🤖 AI Summary
This work addresses the challenge of optimizing under the max-min criterion in multi-objective reinforcement learning (MO-RL). We formulate the problem as a two-player zero-sum regularized continuous game and develop an efficient policy update algorithm based on mirror descent. Our approach delivers the first global last-iterate convergence guarantee for this setting. A key innovation is the introduction of an adaptive regularization mechanism, coupled with a unified analytical framework that jointly handles exact and approximate policy evaluation—yielding tight sample complexity bounds. The theoretical analysis is established for tabular MDPs, while empirical evaluation demonstrates substantial improvements over existing baselines in deep RL settings.

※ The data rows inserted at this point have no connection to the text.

From an optimization exercise on the open Yosys and OpenROAD flow, aimed at small area, a short achievable clock period and few clock cycles per item; shortcuts taken in it are not production practice.
At most, simulation tests tie the RTL to the original design; equivalence was not proved.
No activity file was given, so power comes from the tool's default toggle rates.

Design ordered_unique_list_table, start of the top module:
module ordered_unique_list_table #(
  parameter int CAPACITY = 16
) (
  input  logic        clk,
  input  logic        rst_n,
  input  logic        in_tvalid,
  output logic        in_tready,
  input  logic [39:0] in_tdata,    
  output logic        out_tvalid,
  input  logic        out_tready,
  output logic [15:0] out_tdata    
);
  localparam int CW   = $clog2(CAPACITY + 1);
  localparam int PW   = oult_pkg::PosW + 1;
  localparam int OUTQ = 3;
  localparam int OW   = $clog2(OUTQ + 1);
  localparam int RW   = 4 + oult_pkg::CountW;    
  logic [CAPACITY-1:0] valid_r;
  logic [CW-1:0]       count_r;
  logic                vld2_r;
  logic                ins2_r;      
  logic                bad2_r;      
  logic [CAPACITY-1:0] hit2_r;      
  logic                okv2_r;      
  logic                remv2_r;     
  logic                pres2_r;     
  logic [CAPACITY-1:0] park2_r;     
  logic [CAPACITY-1:0] spare_r;
  logic                no_spare_r;   
  logic                parked2_r;    
  logic [OUTQ-1:0]     qv_r;
  logic [RW-1:0]       qd_r [OUTQ];
  logic [OW-1:0]       outst_r;     
  logic                rdy_r;
  ...
==> flow/config.mk <==
export PLATFORM = sky130hd
export DESIGN_NAME = ordered_unique_list_table
export DESIGN_NICKNAME = ordered_unique_list_table
export VERILOG_FILES = /design/flow/design.v
export SDC_FILE = /design/flow/constraint.sdc
export NUM_CORES = 4
export LEC_CHECK = 0
export CAP_MARGIN = 20
export CORE_MARGIN = 2
export CORE_UTILIZATION = 75
export CTS_CLUSTER_DIAMETER = 80
export CTS_CLUSTER_SIZE = 25
export SETUP_SLACK_MARGIN = 2.25
export SLEW_MARGIN = 20
==> flow/constraint.sdc <==
create_clock -name core_clock -period 4.5 [get_ports {clk}]
set_input_delay 0.9000 -clock core_clock [delete_from_list [all_inputs] [get_ports {clk}]]
set_output_delay 0.9000 -clock core_clock [all_outputs]
set_load 0.01 [all_outputs]
run.sh (not shown) runs the stock make flow with config.mk's settings and CLKGATE_MAP_FILE= SYNTH_SCRIPT=/design/flow/synth_recipe.tcl, a recipe that flattens the netlist after the stock synthesis.
The first run ran to the end with no violations.
Testbench counts at the start, summed over its fixed seeds: cycles 12,016, items 12,000.
==> next run, changes <==
CORE_UTILIZATION = 70   (was 75)
SETUP_SLACK_MARGIN = 2.32   (was 2.25)
Effect: The changed run completed with no timing, DRC or antenna violations. Synthesized cell count stays the same. Sequential share of layout area decreases by 0.52 points. Utilization is lower by 4.3 points. Area after synthesis stays the same. Non-clock buffer count goes up by 10. Routed wire length fell by about 6%. Count of clock-buffer cells in the layout stays the same. Cell count grows by 2.6%. Clock power stays flat. Flip-flop and latch count does not change. First-iteration DRC count decreases by 19%.
==> next run, changes <==
SETUP_SLACK_MARGIN = 2.2   (was 2.32)
SYNTH_HIERARCHICAL = 1   (was not set)
What happened: The new run passed the timing, DRC and antenna checks; cell area decreases slightly; power decreases slightly; synthesized area decreases slightly; first-iteration DRC count decreases by about a fifth; synthesized cell count decreases by a few percent; final cell count decreases slightly.
==> next run, changes <==
SYNTH_HIERARCHICAL = not set   (was 1)
Via count grows by a few percent.
Area after synthesis went up slightly.
Critical path depth falls by 1.
Final cell count hardly moves.
Clock power came out lower by a few percent.
Worst setup slack improved by 0.045 ns.
Sequential power stays flat.
Global-route usage increases by 4.5 points.
Cell area fell slightly.

========
ordered_unique_list_table, a different RTL version from the one above (not shown whole).
Size: about 1900 cells after synthesis, ~620 flip-flops, roughly 62 I/O pins.
export LEC_CHECK = 0
export CAP_MARGIN = 20
export CORE_MARGIN = 2
export CORE_UTILIZATION = 60
export CTS_CLUSTER_DIAMETER = 80
export CTS_CLUSTER_SIZE = 25
export SETUP_SLACK_MARGIN = 2.32
export SLEW_MARGIN = 20
create_clock -name core_clock -period 4.5 [get_ports {clk}]
The baseline finished with timing, DRC and antenna clean.
Testbench counts at the start, summed over its fixed seeds: cycles 12,016, items 12,000.
Rerun with:
CORE_UTILIZATION = 70   (was 60)
Clock power falls by 13%.
Register-to-register slack is about the same.
Core utilization is higher by 9.4 points.
Worst setup slack got worse by 0.017 ns.
Cell area is lower by 3.2%.
Wire length falls by 7.8%.
Sequential power barely changes.
Count of clock-buffer cells in the layout does not change.
Area after synthesis does not change.
Sequential cell count is unchanged.
First-iteration DRC count increases by 17%.
Rerun with:
CORE_UTILIZATION = 60   (was 70)
SETUP_SLACK_MARGIN = 2.2   (was 2.32)
Worst hold slack is worse by 0.0073 ns.
Routed wire length is about the same.
Register-to-register slack loses 0.09 ns.
Non-clock buffer count is higher by 16.
Design area came out lower slightly.
Core utilization is lower by 12 points.
Via count shrinks by a few percent.
Total power climbs by a few percent.
Global-route usage went down by 3.6 points.
Count of clock-buffer cells in the layout is lower by 3.
Synthesized area does not change.
Rerun with:
SETUP_SLACK_MARGIN = 2.42   (was 2.2)
Outcome:
- register-to-register slack got worse by 0.04 ns
- total power went up slightly
- cell area went up by a few percent
- routed wire length went up by a little under a tenth
- worst setup slack got worse by 0.050 ns
- count of clock-buffer cells in the layout went down by 7
- final cell count went up slightly
- sequential share of layout area went down by 1.8 points
- combinational power went up by a few percent
- utilization went up by 2.2 points
- first-iteration DRC count went up by a little under a tenth

========
Setup of fjord:
ordered_unique_list_table, a different RTL version from the one above (not shown whole).
For scale: ~1,900 cells after synthesis, roughly 620 flip-flops, ~62 I/O pins, roughly 27,000 um2 of cells after synthesis.
==> flow/config.mk <==
export PLATFORM = sky130hd
export DESIGN_NAME = ordered_unique_list_table
export DESIGN_NICKNAME = ordered_unique_list_table
export VERILOG_FILES = /design/flow/design.v
export SDC_FILE = /design/flow/constraint.sdc
export NUM_CORES = 4
export LEC_CHECK = 0
export CAP_MARGIN = 20
export CORE_MARGIN = 2
export CORE_UTILIZATION = 60
export SETUP_SLACK_MARGIN = 2.2
export SLEW_MARGIN = 20
==> flow/constraint.sdc <==
create_clock -name core_clock -period 4.5 [get_ports {clk}]
set_input_delay 0.9000 -clock core_clock [delete_from_list [all_inputs] [get_ports {clk}]]
set_output_delay 0.9000 -clock core_clock [all_outputs]
set_load 0.01 [all_outputs]
fjord reached the final stage; the timing, DRC and antenna checks on its layout passed.
Testbench counts of fjord, summed over its fixed seeds: cycles 12,016, items 12,000.
Modified inputs, sierra compared to fjord
# fjord
export LEC_CHECK = 0
export CAP_MARGIN = 20
export CORE_MARGIN = 2
export CORE_UTILIZATION = 60
export SETUP_SLACK_MARGIN = 2.2
export SLEW_MARGIN = 20
create_clock -name core_clock -period 4.5 [get_ports {clk}]
# sierra
export LEC_CHECK = 0
export CAP_MARGIN = 20
export CORE_MARGIN = 2
export CORE_UTILIZATION = 60
export CTS_CLUSTER_DIAMETER = 80
export CTS_CLUSTER_SIZE = 25
export SETUP_SLACK_MARGIN = 2.2
export SLEW_MARGIN = 20
create_clock -name core_clock -period 4.5 [get_ports {clk}]
Findings:
Multi-input gate area in the final layout: fjord and sierra compared, lower one is fjord. sierra finished every stage and its layout cleared the timing, DRC and antenna checks. Delta (sierra minus fjord): post-route standard cell area excluding fillers decreased by about 2.2% relative to the old numbers; post-detailed-route via-to-cell ratio increased by 0.74% relative to the old numbers; setup slack increased by 0.061 ns relative to the old numbers; setup TNS after final layout closely matched the old numbers; power share of the sequential group increased by 4.5 points relative to the old numbers.

========
== P ==
Another version of the RTL of ordered_unique_list_table (not shown whole).
Size: ~1600 cells after synthesis, about 62 I/O pins, about 25000 µm² of cells after synthesis.
clock: 4.5 ns
lec_check: 0
cap_margin: 20
core_margin: 2
core_utilization: 60
cts_cluster_diameter: 100
cts_cluster_size: 30
setup_slack_margin: 2.0
slew_margin: 20
Input changes introduced in Q (baseline for comparison: P):
Settings: removing CTS_CLUSTER_SIZE (formerly 30); changing CORE_UTILIZATION from 60 to 40; removing CTS_CLUSTER_DIAMETER (formerly 100).
Findings:
- Maximum frequency from static timing analysis: Q vs P down 0.63%
- Q ends up with a critical path buffer and inverter count that is 4 lower than in P.
- Compare P and Q | sequential share of layout area higher: P
- Of the two values seen for timing endpoint of the critical path, g_slot[7].u_cell.entry_r[9] was produced by P and ok2_r by Q.
- Critical path's largest stage delay essentially unchanged between P and Q.
- Q against P: power drawn by the clock network moved up; post-route clock period utilization went up.
No run of this note included a check of the RTL's function; only the layout flow was run.

========
Another version of the RTL of ordered_unique_list_table (not shown whole).
Size in the first run: about 1800 cells after synthesis, roughly 670 flip-flops, ~62 I/O pins, roughly 0.027 mm2 of cells after synthesis.
clock: 4.5 ns
lec_check: 0
abc_clock_period_in_ps: 2000
cap_margin: 20
core_margin: 2
core_utilization: 40
setup_slack_margin: 2.5
slew_margin: 20
Testbench counts at the start, summed over its fixed seeds: cycles 12,024, items 12,000.
==> next run, changes <==
--- a/flow/config.mk
+++ b/flow/config.mk
@@ -7,3 +7,3 @@
 export LEC_CHECK = 0
-export ABC_CLOCK_PERIOD_IN_PS = 2000
+export ABC_CLOCK_PERIOD_IN_PS = 3000
 export CAP_MARGIN = 20
@@ -11,3 +11,3 @@
 export CORE_UTILIZATION = 40
-export SETUP_SLACK_MARGIN = 2.5
+export SETUP_SLACK_MARGIN = 1.5
 export SLEW_MARGIN = 20
Outcome: Final cell count goes down by about 9%; via count goes down by about 11%; design area goes down by about 13%; total power goes down by about 0.8%; synthesized cell count stays the same; setup slack degrades by 0.45 ns; synthesized area does not change; routed wire length goes down by 13%; critical path depth goes down by 5.

========
ordered_unique_list_table, a different RTL version from the one above (not shown whole).
Size: ~620 flip-flops, roughly 27,000 um^2 of cells after synthesis.
Settings: LEC_CHECK=0, ABC_AREA=1, CAP_MARGIN=20, CORE_MARGIN=2, CORE_UTILIZATION=60, SETUP_SLACK_MARGIN=2.2, SLEW_MARGIN=20; clock period 4.5 ns.
The first run produced a clean layout.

Overall, our method establishes a new paradigm for max-min MO-RL that bridges rigorous theoretical foundations with practical efficacy.
📝 Abstract
In this paper, we propose a provably convergent and practical framework for multi-objective reinforcement learning with max-min criterion. From a game-theoretic perspective, we reformulate max-min multi-objective reinforcement learning as a two-player zero-sum regularized continuous game and introduce an efficient algorithm based on mirror descent. Our approach simplifies the policy update while ensuring global last-iterate convergence. We provide a comprehensive theoretical analysis on our algorithm, including iteration complexity under both exact and approximate policy evaluations, as well as sample complexity bounds. To further enhance performance, we modify the proposed algorithm with adaptive regularization. Our experiments demonstrate the convergence behavior of the proposed algorithm in tabular settings, and our implementation for deep reinforcement learning significantly outperforms previous baselines in many MORL environments.